Dimas pun lantas terdiam. Kemudian, Marta melanjutkan.
"Oh ya, Mas. Soal tadi, Mas tahu dari mana soal saya dan Mas Satria?" Tanya Marta kemudian.
"Siapapun yang melihat kalian pasti akan tahu soal itu," jawab Dimas.
"Lantas, sejak kapan Mas menyukai saya?" Tanyanya lagi.
"Haruskah kau menanyakan itu? Apa kau benar-benar tidak tahu soal itu sejak awal?" Ucap Dimas.
"Saya pikir kita hanya berteman. Mas sangat perhatian pada saya, dan selama ini saya menganggap Mas Dimas sudah seperti saudara saya sendiri," ucap Marta.
"Teman? Saudara? Baiklah, tapi sekarang kau sudah tahu bahwa salah satu dari kita tak menganggap hubungan ini hanya sebatas teman atau saudara. Lantas, apa yang akan kau lakukan?" Tanya Dimas kemudian.
"Tapi Maya menyukai Mas."
"Tapi kaulah yang saya inginkan."
"Tapi dia adalah adik saya."
"Ya, lantas kenapa? Aku mencintaimu, bukan Maya."
"Maya adalah adik saya, Mas. Baru kali ini dia menyukai orang sampai seperti ini. Tidakkah Mas juga merasakan hal itu?"
"Pahamilah satu kalimat ini, Marta. Saya menyukaimu, hanya kau, mengerti!?" Ucap Dimas kemudian.
Marta pun lantas terdiam. Entah bagaimana ia harus menanggapi Dimas kala itu, tak ada yang bisa ia lakukan selain hanya diam dan membisu.
Tak lama, sampailah mereka di rumah Marta. Dengan bergegas Marta menuruni mobil Dimas, dan Dimas pun hanya memandangi Marta dalam diam. Saat itu, akhirnya mereka sempat melakukan kontak mata satu sama lain walau hanya beberapa detik. Kemudian, Dimas kembali menutup jendela kaca mobilnya dan berlalu.
Di depan pintu, terlihatlah Maya sedang memandanginya, entah sejak kapan dia berada di sana. Marta pun lantas beranjak menghampirinya.
"Kau di sini?" Tanya Marta kemudian.
"Apa Mas Dimas tidak berkunjung?" Tanya balik Maya.
"Kami baru saja pulang dari rumah sakit. Mungkin dia lelah dan ingin beristirahat, jadi langsung pulang ke rumahnya," jawab Marta.
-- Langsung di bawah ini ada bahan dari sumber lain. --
What follows belongs to an exercise in optimizing a design on an open flow for small area; a production flow would make more cautious choices. Only simulation tests tie the RTL to the original design; equivalence was not proved. No activity file was given, so power comes from the tool's default toggle rates.

## flow/config.mk

```make
export PLATFORM = sky130hd
export DESIGN_NAME = udp_tx_top
export DESIGN_NICKNAME = udp_tx_top
export VERILOG_FILES = /design/flow/design.v
export SDC_FILE = /design/flow/constraint.sdc
export NUM_CORES = 4
export LEC_CHECK = 0
export ABC_AREA = 0
export CAP_MARGIN = 20
export CORE_MARGIN = 2
export CORE_UTILIZATION = 60
export SLEW_MARGIN = 20
```

## flow/constraint.sdc

```tcl
create_clock -name core_clock -period 10.0 [get_ports {clk}]
set_input_delay 2.0000 -clock core_clock [delete_from_list [all_inputs] [get_ports {clk}]]
set_output_delay 2.0000 -clock core_clock [all_outputs]
set_load 0.01 [all_outputs]
```

## flow/design.v

```verilog
package udp_tx_cfg_pkg;
    localparam int unsigned PAYLOAD_BYTES = 18;
    localparam int unsigned FRAME_BYTES = 60;
    localparam int unsigned PREAMBLE_NIBBLES = 16;
    localparam int unsigned FRAME_NIBBLES    = 2 * FRAME_BYTES;
    localparam int unsigned FCS_NIBBLES      = 8;
    localparam int unsigned GAP_NIBBLES      = 24;
    localparam int unsigned NIBBLE_DIVIDER = 4;
    typedef logic [6:0] nibble_idx_t;
    typedef logic [$clog2(NIBBLE_DIVIDER)-1:0] div_count_t;
    typedef enum logic [2:0] {
        PHASE_IDLE,
        PHASE_BUILD,
        PHASE_CHECKSUM,
        PHASE_PREAMBLE,
        PHASE_FRAME,
        PHASE_FCS,
        PHASE_GAP
    } tx_phase_e;
    typedef struct packed {
        logic [31:0] src_ip;
        logic [47:0] src_mac;
        logic [15:0] src_port;
        logic [31:0] dest_ip;
        logic [47:0] dest_mac;
        logic [15:0] dest_port;
    } udp_request_t;
    typedef struct packed {
        logic       en;
        logic       strobe;
        logic [3:0] d;
    } mii_tx_t;
endpackage
import udp_tx_cfg_pkg::*;
module udp_tx_top (
    input  logic                                       clk,
    input  logic                                       reset,
    input  logic                                       send,
    input  udp_tx_cfg_pkg::udp_request_t               request,
    input  logic [udp_tx_cfg_pkg::PAYLOAD_BYTES*8-1:0] payload,
    output logic                                       ready,
    output udp_tx_cfg_pkg::mii_tx_t                    tx
);
    localparam int RING = 336;
    logic [1:0] div;
    logic       busy;        
    logic [7:0] n;           
    logic [1:0] v;           
    logic [9:0] pos;
    assign pos = {n, div[1] ~^ div[0], ~div[0]};
    logic accept;
    assign accept = send & ready;
    logic tick;
    assign tick = (div == 2'd0);
    logic [7:0] n_step;
    assign n_step[0] = n[0] ^ tick;
    for (genvar i = 1; i < 8; i++) begin : g_inc
        assign n_step[i] = n[i] ^ (tick & (&n[i-1:0]));
    end
    always_ff @(posedge clk) begin
        if (reset) begin
            div <= '0;
        end else begin
            div <= {div[1] ^ div[0], ~div[0]};
        end
    end
    always_ff @(posedge clk) begin
        n <= accept ? {8{div[1]}} : n_step;
    end
    always_ff @(posedge clk) begin
        if (reset) begin
            ready <= 1'b1;
            busy  <= 1'b0;
        end else if (accept) begin
            ready <= 1'b0;
            busy  <= 1'b1;
        end else if (busy && tick && n == 8'd167) begin
            ready <= 1'b1;
            busy  <= 1'b0;
        end
    end
    always_ff @(posedge clk) begin
        if (ready) begin
            v <= div;
        end
    end
    logic [1:0] sel;
    assign sel = {v[1], ~v[0]};
    logic [479:0] fdata;
    assign fdata = {request.dest_mac, request.src_mac, 16'h0, 80'h0, 16'h0,
                    request.src_ip, request.dest_ip, request.src_port, request.dest_port,
                    32'h0, payload};
    logic [RING-1:0] ring;
    logic [RING-1:0] ring_in;
    for (genvar q = 0; q < RING; q++) begin : g_map
        localparam int TF = (q < 144) ? (479 - q) : (q < 240) ? (447 - q) : (335 - q);
        assign ring_in[q] = fdata[(59 - TF / 8) * 8 + TF % 8];
    end
    localparam int CS_W = 146;
    logic [RING-1:0] ring_prev;
    logic            cs_wr, cs_sum;
    always_comb begin
        ring_prev = {ring[RING-2:0], ring[RING-1]};
        if (cs_wr) begin
            ring_prev[CS_W] = cs_sum;
        end
    end
    always_ff @(posedge clk) begin
        ring <= ~((ring_in | {RING{busy}}) & (ring_prev | {RING{ready}}));
    end
    logic corr;
    assign corr = pos[0] ^ sel[0];
    logic tap_a, tap_b, tap_c;
    assign tap_a = ring[62 + sel] ^ corr;
    assign tap_b = ring[174 + sel] ^ corr;
    assign tap_c = ring[206 + sel] ^ corr;
    localparam logic [15:0] CSUM_INIT = 16'h4C44;
    logic cy;
    logic cs_init, cs_first, cs_win, cs_d, cs_a;
    assign cs_init  = (pos < 10'd160);
    assign cs_first = (pos < 10'd176);
    assign cs_win   = (pos < 10'd224);
    assign cs_wr    = !cs_init && (pos < 10'd240);
    assign cs_d     = cs_win & tap_a;
    assign cs_a     = cs_first ? CSUM_INIT[pos[3:0]] : ring[CS_W + 15];
    assign cs_sum   = cs_a ^ cs_d ^ cy;
    always_ff @(posedge clk) begin
        if (cs_init) begin
            cy <= 1'b0;
        end else begin
            cy <= (cs_a & cs_d) | (cs_a & cy) | (cs_d & cy);
        end
    end
    logic cs_out;
    assign cs_out = ring[CS_W + 31];
    logic [7:0] kbyte;
    always_comb begin
        case (pos[9:3])
            7'd20:   kbyte = 8'h08;
            7'd22:   kbyte = 8'h45;
            7'd23:   kbyte = 8'h0C;
            7'd25:   kbyte = 8'h2E;
            7'd30:   kbyte = 8'hFF;
            7'd31:   kbyte = 8'h11;
            7'd47:   kbyte = 8'h1A;
            default: kbyte = 8'h00;
        endcase
    end
    logic [31:0] crc;
    logic        s;
    always_comb begin
        if (ready || pos < 10'd64) begin
            s = ~pos[0] | (pos[5:0] == 6'd63);
        end else if (pos < 10'd160) begin
            s = tap_a;
        end else if (pos < 10'd256) begin
            s = kbyte[pos[2:0]];
        end else if (pos < 10'd272) begin
            s = ~cs_out;
        end else if (pos < 10'd368) begin
            s = tap_b;
        end else if (pos < 10'd400) begin
            s = kbyte[pos[2:0]];
        end else if (pos < 10'd544) begin
            s = tap_c;
        end else begin
            s = ~crc[0];
        end
    end
    localparam logic [31:0] POLY = 32'hEDB88320;
    logic in_frame, fb;
    assign in_frame = (pos >= 10'd64) && (pos < 10'd544);
    assign fb       = crc[0] ^ s;
    always_ff @(posedge clk) begin
        for (int i = 0; i < 31; i++) begin
            crc[i] <= crc[i+1] ^ (POLY[i] & in_frame & fb);
        end
        crc[31] <= in_frame ? fb : 1'b1;
    end
    logic [2:0] col;
    logic       sending;
    assign sending = busy && (n < 8'd144);
    always_ff @(posedge clk) begin
        col <= {s, col[2:1]};
    end
    logic en_q;
    logic [3:0] d_q;
    always_ff @(posedge clk) begin
        if (reset) begin
            en_q <= 1'b0;
            d_q  <= '0;
        end else if (tick) begin
            en_q <= sending;
            d_q  <= sending ? {s, col} : 4'h0;
        end
    end
    assign tx.en     = en_q;
    assign tx.strobe = en_q && (div == 2'd1);
    assign tx.d      = d_q;
endmodule
```

## flow/flow/run.sh

```bash
#!/bin/bash
# The standard layout (standard.sh) with three changes:
#  - synthesis is the standard flow's script, but ABC maps with flow/area.abc for area
#  - the port buffers are buf_1 cells
#  - CTS uses clkbuf_4 cells and adds no dummy loads
# Each tool's full output is in orfs/logs; make's output is in flow_make.log.
set -euo pipefail
W=$(pwd)
export BUFFER_PORTS_ARGS="-buffer_cell sky130_fd_sc_hd__buf_1"
export CTS_ARGS="-sink_clustering_enable -repair_clock_nets -dont_use_dummy_load -buf_list sky130_fd_sc_hd__clkbuf_4 -sink_clustering_size 14 -sink_clustering_max_diameter 25"
export MY_ABC_SCRIPT="$W/flow/area.abc"
cat "$W/flow/abc_override.tcl" "$W/synth_recipe.tcl" > "$W/own_synth.tcl"
sed "s#SYNTH_SCRIPT=[^ ]*#SYNTH_SCRIPT=$W/own_synth.tcl#" "$W/standard.sh" > "$W/own_standard.sh"
grep -q "SYNTH_SCRIPT=$W/own_synth.tcl" "$W/own_standard.sh"
bash "$W/own_standard.sh" > flow_make.log 2>&1
```

## flow/flow/abc_override.tcl

```tcl
# Runs ABC with this flow's own mapping script (flow/area.abc) and no delay
# target in place of ORFS's; everything else in synthesis is the standard flow's.
proc abc {args} {
  set i [lsearch -exact $args -script]
  if { $i >= 0 } {
    set args [lreplace $args $i [expr {$i + 1}] -script $::env(MY_ABC_SCRIPT)]
  }
  set i [lsearch -exact $args -D]
  if { $i >= 0 } {
    set args [lreplace $args $i [expr {$i + 1}]]
  }
  yosys abc {*}$args
}
```

## flow/flow/area.abc

```
strash; dc2; dc2; strash; &get -n; &dch -f; &nf -R 1000; &put; topo; dnsize
```

## flow/standard.sh

```bash
#!/bin/bash
# synth_recipe.tcl (not shown) runs the flow's synth.tcl, then flattens the netlist and writes it again
# the make line also repeats each setting of config.mk as NAME=value (left out here)
make -C /OpenROAD-flow-scripts/flow DESIGN_CONFIG=/design/flow/config.mk WORK_HOME=/design/flow/orfs CLKGATE_MAP_FILE= SYNTH_SCRIPT=/design/flow/synth_recipe.tcl "${@:-finish}"
```

==> flow_summary.json, run 1 <==
{
  "overflow": 0,
  "intPower_mw": 2.317,
  "yosysMostFrequentCell": "dfxtp_1",
  "clk_path_buf_depth": 3,
  "worstHoldPathType": "reg -> reg",
  "power.total_mw": 3.085,
  "power.switching_mw": 0.7685,
  "die_h_um": 138.7,
  "ys_warn_count": 1,
  "cp.arrival_ns": 1.65,
  "seqPwrFrac_pct": 62.0,
  "cts_hold_buffers": 0,
  "cellPowerDensity_nw_per_um2": 236.0,
  "fin_nets": 1636,
  "start_kind": "flop",
  "start_util_pct": 60.79,
  "synth_top_area_share_pct": 71.56,
  "clock.fmax_mhz": 273.7,
  "status": "timing/DRC/antenna clean",
  "synth_ff_type": "dfxtp_1",
  "antenna_found_initial": 2,
  "root_buffer": "clkbuf_4",
  "vias": 8477,
  "setup_viol": 0,
  "ant_nets": 0,
  "tns_ns": 0,
  "cpMaxStageDelayCell": "dfxtp_1",
  "p_leak_nw": 4.833,
  "die_area_um2": 19230,
  "cp_cell_sequence": "ha_1 > and2_0 > buf_1",
  "tightest_slew_ns": 0.9784,
  "slowest_delay_ns": 0.53,
  "ctsResizeCount": 0,
  "cts.sinks": 391,
  "synthesis.area_um2": 10880,
  "rows": 49,
  "via_per_inst": 5.577,
  "yosysSeqAreaShare_pct": 72.11,
  "track_usage_pct": 26.44,
  "grt_pass1_wl_um": 41080,
  "period_needed_ns": 3.653,
  "hold_viol": 0,
  "synth_edf_count": 2,
  "rsz0062_at_grt": "false",
  "cts_made_buffers": 73,
  "grt_pass1_vias": 8313,
  "dp_hpwl_um": 17370,
  "vdd.ir_drop.worst_mv": 0.1320,
  "dr.pass1.iters": 4,
  "htree_levels": 3,
  "synth-seq-cells": 391,
  "drtIter0Drc": 423,
  "pwr-share-clk_pct": 26.4,
  "syn_avg_cell_area_um2": 12.58,
  "synth_top_cell_by_area": "dfxtp_1",
  "finalCritPeriodShare_pct": 36.53,
  "path_clk_slew_ns": 0.09,
  "synthTopCellsByArea": "dfxtp_1 72%, o22ai_1 19%, xor2_1 1.2%",
  "num_io_pins": 346,
  "avgRoutedWirePerCell_um": 17.27,
  "grt_max_degree": 118,
  "design_area_um2": 13070,
  "cts_tree": "done",
  "placement.io_buffers": 345,
  "maxSlewViolCount": 0,
  "routed_wl_um": 26250,
  "syn_nets": 1210,
  "syn2layout_area_growth_pct": 20.13,
  "timing.slew.headroom_pct": 34.77,
  "insertion_delay_ns": 0.66,
  "synth_commonest_cells": "389 x dfxtp_1, 337 x o22ai_1, 15 x nor2_1, 15 x xor2_1",
  "placed_area_um2": 12520,
  "synthArstFlopShare_pct": 0,
  "share_comb_of_total_power_pct": 11.5,
  "cts_setup_buffers": 0,
  "synth_cell_type_count": 35,
  "max_cap_viol_count": 0,
  "drc": 0,
  "synthCells": 865,
  "crit_fanout": 10,
  "end_kind": "output port",
  "core-area_um2": 17900,
  "critPathRequiredTime_ns": 8.00,
  "die_x_um": 138.7,
  "finClkSkew_ns": 0.07496,
  "drive_above_1_share_pct": 6.594,
  "crit_type": "reg -> out",
  "switching_share_pct": 24.91,
  "gp_congestion": 0.8273
}
## routing by layer
metal  vias up  track usage, %  wire length (µm)
met5         -               0                 0
met4         0           13.50               981
met3        64           9.703              2229
met2       330           40.41             11980
met1      3837           33.21             11060
li1       4246               -                 -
Maya lantas hanya terdiam.
"Baiklah, ayo kita masuk," ucap Marta kemudian seraya mendorong kursi roda Maya masuk ke dalam rumah.
Besok adalah akhir pekan. Marta berencana untuk mengajak Maya pergi berziarah ke makam Wak Siti dan adik-adiknya. Namun, ia tak bisa pergi pagi-pagi karena harus ke rumah sakit untuk menangani salah satu pasien rawat inapnya. Marta pun memutuskan untuk pergi di sore hari.
Saat itu, Marta hanya berangkat sendiri ke rumah sakit menggunakan angkutan umum. Entah mengapa, di akhir pekan begini ia masih harus datang ke rumah sakit, dan mengabaikan waktu liburnya bersama Maya. Tapi mau bagaimana lagi, inilah profesinya. Seorang dokter harus bisa melayani pasiennya dengan baik kapan dan di mana pun mereka butuhkan, karena tak ada orang sakit yang bisa memprediksi waktu.